THE INPUT:
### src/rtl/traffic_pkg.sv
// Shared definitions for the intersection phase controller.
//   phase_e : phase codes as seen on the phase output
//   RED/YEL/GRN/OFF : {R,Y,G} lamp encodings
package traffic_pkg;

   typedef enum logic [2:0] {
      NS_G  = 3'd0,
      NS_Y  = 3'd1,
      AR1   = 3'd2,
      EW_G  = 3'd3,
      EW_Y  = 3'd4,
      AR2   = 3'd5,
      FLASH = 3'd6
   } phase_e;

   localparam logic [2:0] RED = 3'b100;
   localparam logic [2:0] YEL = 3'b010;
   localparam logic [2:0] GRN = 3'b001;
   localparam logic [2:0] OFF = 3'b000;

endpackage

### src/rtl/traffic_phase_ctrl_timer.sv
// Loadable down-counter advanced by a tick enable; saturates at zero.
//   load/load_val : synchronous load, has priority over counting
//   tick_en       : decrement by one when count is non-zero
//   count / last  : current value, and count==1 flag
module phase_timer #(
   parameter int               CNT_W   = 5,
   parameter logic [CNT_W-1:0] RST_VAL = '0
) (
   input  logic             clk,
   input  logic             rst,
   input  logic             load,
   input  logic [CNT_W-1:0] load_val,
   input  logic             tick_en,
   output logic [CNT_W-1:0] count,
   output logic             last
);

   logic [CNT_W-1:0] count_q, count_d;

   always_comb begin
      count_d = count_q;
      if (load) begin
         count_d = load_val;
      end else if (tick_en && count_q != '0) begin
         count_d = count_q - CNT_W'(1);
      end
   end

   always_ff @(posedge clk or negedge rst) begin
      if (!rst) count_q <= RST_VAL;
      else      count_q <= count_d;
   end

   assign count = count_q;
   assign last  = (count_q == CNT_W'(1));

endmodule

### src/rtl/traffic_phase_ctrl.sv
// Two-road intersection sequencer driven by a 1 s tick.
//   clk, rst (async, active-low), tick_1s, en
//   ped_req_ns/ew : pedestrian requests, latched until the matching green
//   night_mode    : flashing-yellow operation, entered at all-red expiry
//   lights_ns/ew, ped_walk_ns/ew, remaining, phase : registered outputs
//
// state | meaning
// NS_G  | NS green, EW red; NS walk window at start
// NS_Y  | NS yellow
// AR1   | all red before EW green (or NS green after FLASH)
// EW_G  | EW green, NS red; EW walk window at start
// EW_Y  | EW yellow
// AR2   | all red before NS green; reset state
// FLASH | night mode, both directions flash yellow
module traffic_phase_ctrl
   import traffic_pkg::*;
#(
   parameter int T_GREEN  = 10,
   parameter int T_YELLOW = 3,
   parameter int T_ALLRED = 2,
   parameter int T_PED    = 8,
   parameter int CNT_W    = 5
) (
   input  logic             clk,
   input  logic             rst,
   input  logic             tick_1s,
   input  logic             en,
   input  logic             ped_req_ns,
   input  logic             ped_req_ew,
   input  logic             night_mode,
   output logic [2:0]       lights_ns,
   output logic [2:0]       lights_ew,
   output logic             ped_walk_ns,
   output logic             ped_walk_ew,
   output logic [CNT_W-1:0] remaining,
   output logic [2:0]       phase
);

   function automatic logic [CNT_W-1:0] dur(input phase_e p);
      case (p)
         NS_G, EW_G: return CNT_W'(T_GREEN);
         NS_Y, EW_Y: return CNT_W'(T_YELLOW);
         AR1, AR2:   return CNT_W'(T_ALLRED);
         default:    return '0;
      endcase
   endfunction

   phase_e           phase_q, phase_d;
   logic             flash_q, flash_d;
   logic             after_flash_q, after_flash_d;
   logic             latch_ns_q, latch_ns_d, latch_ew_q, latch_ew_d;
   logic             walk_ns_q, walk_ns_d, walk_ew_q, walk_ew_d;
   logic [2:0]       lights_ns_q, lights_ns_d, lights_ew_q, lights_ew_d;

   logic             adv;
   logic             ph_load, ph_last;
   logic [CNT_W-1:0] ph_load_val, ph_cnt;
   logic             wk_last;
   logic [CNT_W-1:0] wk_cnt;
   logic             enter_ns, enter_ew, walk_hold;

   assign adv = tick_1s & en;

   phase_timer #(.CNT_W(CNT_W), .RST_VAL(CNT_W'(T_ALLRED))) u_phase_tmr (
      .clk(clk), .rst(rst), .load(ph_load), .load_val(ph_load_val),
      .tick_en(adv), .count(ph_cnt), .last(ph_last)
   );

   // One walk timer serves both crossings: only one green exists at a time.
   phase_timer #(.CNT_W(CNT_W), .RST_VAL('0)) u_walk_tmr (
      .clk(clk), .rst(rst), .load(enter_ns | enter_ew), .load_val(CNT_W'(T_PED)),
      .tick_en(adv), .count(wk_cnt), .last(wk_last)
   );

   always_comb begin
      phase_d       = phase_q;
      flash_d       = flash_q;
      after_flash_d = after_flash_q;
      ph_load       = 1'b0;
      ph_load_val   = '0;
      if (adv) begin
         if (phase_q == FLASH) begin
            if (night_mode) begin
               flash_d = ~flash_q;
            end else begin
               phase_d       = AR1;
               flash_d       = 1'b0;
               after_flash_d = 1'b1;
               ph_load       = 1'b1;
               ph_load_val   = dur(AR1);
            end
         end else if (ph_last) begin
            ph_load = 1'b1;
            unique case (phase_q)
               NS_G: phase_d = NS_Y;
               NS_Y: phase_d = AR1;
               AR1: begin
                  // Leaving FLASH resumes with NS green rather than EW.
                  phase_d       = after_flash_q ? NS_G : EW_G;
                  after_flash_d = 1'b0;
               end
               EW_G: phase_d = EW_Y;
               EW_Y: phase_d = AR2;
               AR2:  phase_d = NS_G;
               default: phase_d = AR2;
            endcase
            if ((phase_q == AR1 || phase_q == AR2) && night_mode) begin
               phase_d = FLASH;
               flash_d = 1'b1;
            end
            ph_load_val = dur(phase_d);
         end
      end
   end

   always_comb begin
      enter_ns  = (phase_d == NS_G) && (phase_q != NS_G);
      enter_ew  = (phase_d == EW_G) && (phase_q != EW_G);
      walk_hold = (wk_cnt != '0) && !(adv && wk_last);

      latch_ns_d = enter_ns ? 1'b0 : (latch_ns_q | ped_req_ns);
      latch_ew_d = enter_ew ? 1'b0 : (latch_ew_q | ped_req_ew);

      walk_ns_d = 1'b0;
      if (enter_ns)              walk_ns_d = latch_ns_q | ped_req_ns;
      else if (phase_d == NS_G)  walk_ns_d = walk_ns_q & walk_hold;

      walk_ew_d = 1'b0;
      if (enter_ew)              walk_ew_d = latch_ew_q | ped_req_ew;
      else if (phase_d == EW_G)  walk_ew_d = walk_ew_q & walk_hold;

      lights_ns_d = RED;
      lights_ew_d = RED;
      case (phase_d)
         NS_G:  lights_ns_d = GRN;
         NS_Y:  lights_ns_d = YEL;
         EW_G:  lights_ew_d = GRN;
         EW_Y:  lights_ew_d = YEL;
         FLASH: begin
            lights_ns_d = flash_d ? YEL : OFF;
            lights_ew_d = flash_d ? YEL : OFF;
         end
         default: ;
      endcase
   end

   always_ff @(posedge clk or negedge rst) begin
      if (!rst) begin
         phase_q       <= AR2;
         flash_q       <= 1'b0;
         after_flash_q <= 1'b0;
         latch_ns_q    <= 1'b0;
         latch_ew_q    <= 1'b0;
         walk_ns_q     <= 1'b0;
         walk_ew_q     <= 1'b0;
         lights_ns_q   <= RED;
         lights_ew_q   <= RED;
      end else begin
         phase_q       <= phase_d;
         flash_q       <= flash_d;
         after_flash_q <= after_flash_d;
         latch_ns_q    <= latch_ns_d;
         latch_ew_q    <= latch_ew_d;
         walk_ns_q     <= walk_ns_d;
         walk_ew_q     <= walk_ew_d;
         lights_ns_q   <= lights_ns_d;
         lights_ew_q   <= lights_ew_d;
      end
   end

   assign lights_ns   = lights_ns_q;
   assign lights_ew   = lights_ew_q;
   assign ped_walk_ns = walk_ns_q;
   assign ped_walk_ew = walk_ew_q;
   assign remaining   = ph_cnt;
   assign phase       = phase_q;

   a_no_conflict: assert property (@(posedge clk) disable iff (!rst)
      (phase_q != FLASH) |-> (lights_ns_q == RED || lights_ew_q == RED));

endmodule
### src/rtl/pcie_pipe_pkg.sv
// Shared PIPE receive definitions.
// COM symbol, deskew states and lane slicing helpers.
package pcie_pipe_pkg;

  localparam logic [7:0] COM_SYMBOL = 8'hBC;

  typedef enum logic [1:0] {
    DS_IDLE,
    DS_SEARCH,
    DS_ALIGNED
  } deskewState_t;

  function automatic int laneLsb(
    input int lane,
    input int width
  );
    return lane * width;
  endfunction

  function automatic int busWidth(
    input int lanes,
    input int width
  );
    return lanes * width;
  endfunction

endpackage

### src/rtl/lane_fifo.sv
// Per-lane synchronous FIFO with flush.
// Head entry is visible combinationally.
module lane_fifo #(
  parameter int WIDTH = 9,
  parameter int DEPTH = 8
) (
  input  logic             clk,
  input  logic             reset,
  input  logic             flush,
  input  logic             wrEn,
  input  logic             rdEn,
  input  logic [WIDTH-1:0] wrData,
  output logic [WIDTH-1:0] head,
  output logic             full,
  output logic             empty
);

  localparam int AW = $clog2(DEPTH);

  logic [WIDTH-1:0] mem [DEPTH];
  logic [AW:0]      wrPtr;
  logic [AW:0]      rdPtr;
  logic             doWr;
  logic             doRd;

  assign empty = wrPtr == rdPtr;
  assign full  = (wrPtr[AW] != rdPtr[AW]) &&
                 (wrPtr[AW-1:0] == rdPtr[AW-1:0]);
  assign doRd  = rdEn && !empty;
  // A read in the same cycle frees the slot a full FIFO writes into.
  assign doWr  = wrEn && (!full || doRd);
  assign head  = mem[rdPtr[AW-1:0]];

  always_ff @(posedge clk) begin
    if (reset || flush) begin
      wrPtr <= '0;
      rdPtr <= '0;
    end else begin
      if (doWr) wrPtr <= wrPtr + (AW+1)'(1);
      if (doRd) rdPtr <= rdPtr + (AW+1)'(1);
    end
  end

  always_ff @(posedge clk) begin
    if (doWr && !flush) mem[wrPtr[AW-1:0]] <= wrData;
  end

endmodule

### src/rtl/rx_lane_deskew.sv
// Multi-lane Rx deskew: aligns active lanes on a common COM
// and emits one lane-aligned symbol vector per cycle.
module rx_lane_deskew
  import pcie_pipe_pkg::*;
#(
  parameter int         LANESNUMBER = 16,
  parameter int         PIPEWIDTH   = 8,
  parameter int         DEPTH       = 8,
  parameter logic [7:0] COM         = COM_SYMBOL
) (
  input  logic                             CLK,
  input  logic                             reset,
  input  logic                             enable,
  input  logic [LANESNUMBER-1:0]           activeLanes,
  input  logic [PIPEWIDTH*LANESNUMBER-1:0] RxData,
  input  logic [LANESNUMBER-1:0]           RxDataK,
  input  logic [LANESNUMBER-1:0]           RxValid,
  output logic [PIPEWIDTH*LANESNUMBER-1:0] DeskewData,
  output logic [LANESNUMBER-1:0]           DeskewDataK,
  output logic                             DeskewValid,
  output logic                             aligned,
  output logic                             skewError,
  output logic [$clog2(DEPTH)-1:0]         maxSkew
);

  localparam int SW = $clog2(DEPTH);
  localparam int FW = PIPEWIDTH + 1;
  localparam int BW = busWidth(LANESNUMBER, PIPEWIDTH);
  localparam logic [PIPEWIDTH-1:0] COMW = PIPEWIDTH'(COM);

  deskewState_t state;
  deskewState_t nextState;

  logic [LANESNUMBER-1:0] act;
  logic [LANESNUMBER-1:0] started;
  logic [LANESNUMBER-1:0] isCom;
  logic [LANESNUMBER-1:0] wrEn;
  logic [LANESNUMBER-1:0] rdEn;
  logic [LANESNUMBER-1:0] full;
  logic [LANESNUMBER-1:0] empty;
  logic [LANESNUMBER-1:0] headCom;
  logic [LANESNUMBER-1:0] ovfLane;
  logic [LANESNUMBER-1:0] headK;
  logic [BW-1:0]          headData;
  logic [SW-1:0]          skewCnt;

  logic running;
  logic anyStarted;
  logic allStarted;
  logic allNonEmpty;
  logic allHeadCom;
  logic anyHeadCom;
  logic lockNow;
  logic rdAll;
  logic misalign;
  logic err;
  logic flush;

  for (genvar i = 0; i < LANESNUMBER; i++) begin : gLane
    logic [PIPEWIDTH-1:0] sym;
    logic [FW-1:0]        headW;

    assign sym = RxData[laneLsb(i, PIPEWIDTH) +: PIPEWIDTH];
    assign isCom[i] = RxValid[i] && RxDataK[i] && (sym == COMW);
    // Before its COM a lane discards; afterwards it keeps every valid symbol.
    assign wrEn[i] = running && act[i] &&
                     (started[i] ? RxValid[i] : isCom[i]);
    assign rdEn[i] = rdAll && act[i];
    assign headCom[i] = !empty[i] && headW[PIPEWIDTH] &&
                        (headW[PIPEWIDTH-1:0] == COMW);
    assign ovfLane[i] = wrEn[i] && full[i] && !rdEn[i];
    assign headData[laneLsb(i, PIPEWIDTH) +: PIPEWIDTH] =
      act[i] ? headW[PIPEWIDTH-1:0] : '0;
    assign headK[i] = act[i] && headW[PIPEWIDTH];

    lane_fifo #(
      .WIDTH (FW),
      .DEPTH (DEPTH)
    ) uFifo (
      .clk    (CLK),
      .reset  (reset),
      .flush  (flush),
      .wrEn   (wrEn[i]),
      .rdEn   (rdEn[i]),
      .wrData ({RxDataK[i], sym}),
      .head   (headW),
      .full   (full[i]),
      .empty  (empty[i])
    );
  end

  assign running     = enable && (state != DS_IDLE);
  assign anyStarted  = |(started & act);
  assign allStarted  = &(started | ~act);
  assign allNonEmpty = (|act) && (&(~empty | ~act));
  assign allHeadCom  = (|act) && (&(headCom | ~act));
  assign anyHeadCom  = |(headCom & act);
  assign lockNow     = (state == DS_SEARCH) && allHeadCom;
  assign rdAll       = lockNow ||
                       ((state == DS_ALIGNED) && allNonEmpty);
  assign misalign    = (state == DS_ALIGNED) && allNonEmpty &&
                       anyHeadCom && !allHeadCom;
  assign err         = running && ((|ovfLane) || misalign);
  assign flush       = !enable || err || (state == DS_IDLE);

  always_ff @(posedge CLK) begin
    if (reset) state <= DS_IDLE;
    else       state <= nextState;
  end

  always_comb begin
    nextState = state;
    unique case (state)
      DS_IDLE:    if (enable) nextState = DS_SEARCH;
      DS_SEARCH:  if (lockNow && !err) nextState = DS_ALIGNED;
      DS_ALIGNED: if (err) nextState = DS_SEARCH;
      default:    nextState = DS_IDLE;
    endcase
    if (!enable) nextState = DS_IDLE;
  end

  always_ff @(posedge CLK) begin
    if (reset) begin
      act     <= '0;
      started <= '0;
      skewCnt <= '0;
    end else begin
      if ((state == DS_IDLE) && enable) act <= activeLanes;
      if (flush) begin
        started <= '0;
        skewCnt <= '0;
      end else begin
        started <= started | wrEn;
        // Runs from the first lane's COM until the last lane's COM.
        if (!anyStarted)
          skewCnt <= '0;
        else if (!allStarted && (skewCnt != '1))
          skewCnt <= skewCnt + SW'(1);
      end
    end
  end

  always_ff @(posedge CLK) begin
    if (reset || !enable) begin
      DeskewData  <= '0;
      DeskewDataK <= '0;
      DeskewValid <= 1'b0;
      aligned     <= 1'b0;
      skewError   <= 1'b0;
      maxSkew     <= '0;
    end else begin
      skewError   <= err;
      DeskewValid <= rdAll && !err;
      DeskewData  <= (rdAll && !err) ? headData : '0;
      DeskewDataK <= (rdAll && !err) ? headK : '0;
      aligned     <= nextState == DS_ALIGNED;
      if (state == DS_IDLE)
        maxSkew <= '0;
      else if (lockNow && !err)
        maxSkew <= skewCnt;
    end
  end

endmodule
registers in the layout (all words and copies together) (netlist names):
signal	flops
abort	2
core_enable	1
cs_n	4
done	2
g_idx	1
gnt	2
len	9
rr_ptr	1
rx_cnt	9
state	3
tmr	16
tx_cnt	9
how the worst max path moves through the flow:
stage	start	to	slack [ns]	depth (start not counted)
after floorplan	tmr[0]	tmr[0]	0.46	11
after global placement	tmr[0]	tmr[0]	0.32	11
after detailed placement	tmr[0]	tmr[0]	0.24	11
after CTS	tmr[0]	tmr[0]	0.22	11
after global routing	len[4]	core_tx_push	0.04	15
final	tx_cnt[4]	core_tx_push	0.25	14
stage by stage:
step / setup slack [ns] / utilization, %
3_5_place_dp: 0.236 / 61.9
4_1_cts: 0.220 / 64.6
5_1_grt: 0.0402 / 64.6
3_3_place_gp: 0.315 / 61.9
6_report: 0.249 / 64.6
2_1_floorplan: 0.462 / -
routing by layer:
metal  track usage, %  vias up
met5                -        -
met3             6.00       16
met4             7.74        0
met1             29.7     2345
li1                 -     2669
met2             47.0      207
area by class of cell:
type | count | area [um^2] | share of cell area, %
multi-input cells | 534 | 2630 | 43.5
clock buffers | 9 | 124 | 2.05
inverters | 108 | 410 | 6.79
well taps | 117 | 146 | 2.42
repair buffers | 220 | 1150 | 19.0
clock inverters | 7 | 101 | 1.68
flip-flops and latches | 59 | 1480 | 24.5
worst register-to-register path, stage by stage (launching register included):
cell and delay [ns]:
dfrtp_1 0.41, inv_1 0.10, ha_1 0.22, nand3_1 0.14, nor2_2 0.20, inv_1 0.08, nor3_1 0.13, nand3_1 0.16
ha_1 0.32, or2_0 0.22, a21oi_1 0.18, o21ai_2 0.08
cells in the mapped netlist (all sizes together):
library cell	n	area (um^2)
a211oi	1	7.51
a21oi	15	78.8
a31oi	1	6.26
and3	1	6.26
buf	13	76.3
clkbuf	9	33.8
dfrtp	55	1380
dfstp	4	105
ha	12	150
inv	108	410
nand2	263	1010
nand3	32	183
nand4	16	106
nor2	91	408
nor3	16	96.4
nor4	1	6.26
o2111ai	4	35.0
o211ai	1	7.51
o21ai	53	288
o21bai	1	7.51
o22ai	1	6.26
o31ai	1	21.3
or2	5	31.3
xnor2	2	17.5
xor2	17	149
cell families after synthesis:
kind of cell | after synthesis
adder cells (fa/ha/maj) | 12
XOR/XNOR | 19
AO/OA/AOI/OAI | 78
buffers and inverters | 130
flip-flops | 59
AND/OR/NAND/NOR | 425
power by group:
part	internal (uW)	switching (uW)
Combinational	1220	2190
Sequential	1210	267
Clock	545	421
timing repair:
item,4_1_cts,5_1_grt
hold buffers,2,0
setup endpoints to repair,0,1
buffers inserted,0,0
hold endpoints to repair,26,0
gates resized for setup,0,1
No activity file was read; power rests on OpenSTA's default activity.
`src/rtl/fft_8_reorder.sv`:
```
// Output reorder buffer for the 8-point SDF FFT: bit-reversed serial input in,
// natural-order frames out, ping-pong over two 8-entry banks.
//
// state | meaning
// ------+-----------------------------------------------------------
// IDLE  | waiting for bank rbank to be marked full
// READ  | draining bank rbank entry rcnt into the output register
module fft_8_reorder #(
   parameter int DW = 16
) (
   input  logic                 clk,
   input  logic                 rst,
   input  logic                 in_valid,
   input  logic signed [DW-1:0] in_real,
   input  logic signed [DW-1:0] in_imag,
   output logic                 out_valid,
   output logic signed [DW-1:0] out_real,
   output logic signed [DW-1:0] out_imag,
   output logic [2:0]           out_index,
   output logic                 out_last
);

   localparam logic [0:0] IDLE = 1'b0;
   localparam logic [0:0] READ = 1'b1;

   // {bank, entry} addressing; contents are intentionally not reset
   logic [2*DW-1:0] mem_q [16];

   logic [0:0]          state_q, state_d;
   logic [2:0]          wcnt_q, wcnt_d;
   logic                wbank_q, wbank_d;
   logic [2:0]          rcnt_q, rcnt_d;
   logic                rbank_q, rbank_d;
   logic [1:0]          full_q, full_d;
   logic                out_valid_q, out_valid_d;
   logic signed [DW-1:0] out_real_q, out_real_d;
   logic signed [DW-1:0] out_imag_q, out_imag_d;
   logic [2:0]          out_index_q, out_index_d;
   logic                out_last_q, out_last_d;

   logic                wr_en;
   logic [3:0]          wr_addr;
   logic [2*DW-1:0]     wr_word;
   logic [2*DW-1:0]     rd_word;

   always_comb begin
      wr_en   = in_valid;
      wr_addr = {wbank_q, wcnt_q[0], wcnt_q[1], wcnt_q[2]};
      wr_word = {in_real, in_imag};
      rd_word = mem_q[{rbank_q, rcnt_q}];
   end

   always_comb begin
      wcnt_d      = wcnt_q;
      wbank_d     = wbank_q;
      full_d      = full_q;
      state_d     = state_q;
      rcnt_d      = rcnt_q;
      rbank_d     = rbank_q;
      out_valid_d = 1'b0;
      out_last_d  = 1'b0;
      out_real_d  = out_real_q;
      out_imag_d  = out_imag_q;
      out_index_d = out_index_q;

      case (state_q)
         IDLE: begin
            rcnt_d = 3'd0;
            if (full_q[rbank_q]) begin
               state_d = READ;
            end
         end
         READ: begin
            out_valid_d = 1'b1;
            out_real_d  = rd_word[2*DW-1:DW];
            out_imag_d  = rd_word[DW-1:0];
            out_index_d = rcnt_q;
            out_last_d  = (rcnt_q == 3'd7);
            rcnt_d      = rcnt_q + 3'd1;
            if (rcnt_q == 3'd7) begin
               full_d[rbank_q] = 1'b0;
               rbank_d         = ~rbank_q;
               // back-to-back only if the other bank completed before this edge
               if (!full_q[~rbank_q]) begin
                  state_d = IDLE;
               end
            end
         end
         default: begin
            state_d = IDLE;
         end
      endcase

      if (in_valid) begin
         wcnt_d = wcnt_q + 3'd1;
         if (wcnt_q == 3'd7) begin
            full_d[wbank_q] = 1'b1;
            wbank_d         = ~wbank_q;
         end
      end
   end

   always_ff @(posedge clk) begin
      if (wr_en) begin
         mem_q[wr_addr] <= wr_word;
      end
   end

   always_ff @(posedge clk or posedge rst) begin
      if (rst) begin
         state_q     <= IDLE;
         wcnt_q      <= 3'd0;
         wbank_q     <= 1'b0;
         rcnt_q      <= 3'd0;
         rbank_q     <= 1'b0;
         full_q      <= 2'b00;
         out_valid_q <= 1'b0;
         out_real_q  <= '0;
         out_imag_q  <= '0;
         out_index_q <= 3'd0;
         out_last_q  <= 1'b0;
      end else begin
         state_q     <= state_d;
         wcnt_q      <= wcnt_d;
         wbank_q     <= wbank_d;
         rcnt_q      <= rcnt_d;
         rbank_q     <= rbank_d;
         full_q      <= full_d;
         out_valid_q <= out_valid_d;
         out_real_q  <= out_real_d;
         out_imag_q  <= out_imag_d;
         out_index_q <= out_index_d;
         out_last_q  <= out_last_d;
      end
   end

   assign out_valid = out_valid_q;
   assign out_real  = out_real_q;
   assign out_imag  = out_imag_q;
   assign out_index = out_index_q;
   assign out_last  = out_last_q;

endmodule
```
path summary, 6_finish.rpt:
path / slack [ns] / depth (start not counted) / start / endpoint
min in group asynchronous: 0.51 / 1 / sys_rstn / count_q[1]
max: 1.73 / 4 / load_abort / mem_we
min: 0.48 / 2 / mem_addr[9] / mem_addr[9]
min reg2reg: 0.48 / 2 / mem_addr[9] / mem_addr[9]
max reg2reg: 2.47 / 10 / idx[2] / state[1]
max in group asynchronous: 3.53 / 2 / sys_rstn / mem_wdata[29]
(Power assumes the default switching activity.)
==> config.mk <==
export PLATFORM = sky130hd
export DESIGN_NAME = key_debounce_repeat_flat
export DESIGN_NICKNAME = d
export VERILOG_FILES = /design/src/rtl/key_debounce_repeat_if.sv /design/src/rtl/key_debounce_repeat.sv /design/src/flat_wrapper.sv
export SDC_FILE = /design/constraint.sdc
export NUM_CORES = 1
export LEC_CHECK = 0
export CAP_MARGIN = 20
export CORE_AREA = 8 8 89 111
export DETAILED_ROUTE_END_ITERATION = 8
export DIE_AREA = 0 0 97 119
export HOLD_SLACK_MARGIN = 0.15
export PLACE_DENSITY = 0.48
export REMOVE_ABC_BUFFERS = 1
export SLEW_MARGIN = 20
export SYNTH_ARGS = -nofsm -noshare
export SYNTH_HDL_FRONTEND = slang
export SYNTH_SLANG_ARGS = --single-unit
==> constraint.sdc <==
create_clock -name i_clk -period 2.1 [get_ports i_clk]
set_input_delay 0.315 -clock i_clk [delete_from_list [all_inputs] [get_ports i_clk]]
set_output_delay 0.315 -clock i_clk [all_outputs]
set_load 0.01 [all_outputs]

INSTRUCTIONS FOR THE TASK: The required output is every line above from the one with "registers in the" down to the one with "step / setup slack [ns] / utilization, %", restated word for word, ends included.

SOLUTION TO THIS EXERCISE:
registers in the layout (all words and copies together) (netlist names):
signal	flops
abort	2
core_enable	1
cs_n	4
done	2
g_idx	1
gnt	2
len	9
rr_ptr	1
rx_cnt	9
state	3
tmr	16
tx_cnt	9
how the worst max path moves through the flow:
stage	start	to	slack [ns]	depth (start not counted)
after floorplan	tmr[0]	tmr[0]	0.46	11
after global placement	tmr[0]	tmr[0]	0.32	11
after detailed placement	tmr[0]	tmr[0]	0.24	11
after CTS	tmr[0]	tmr[0]	0.22	11
after global routing	len[4]	core_tx_push	0.04	15
final	tx_cnt[4]	core_tx_push	0.25	14
stage by stage:
step / setup slack [ns] / utilization, %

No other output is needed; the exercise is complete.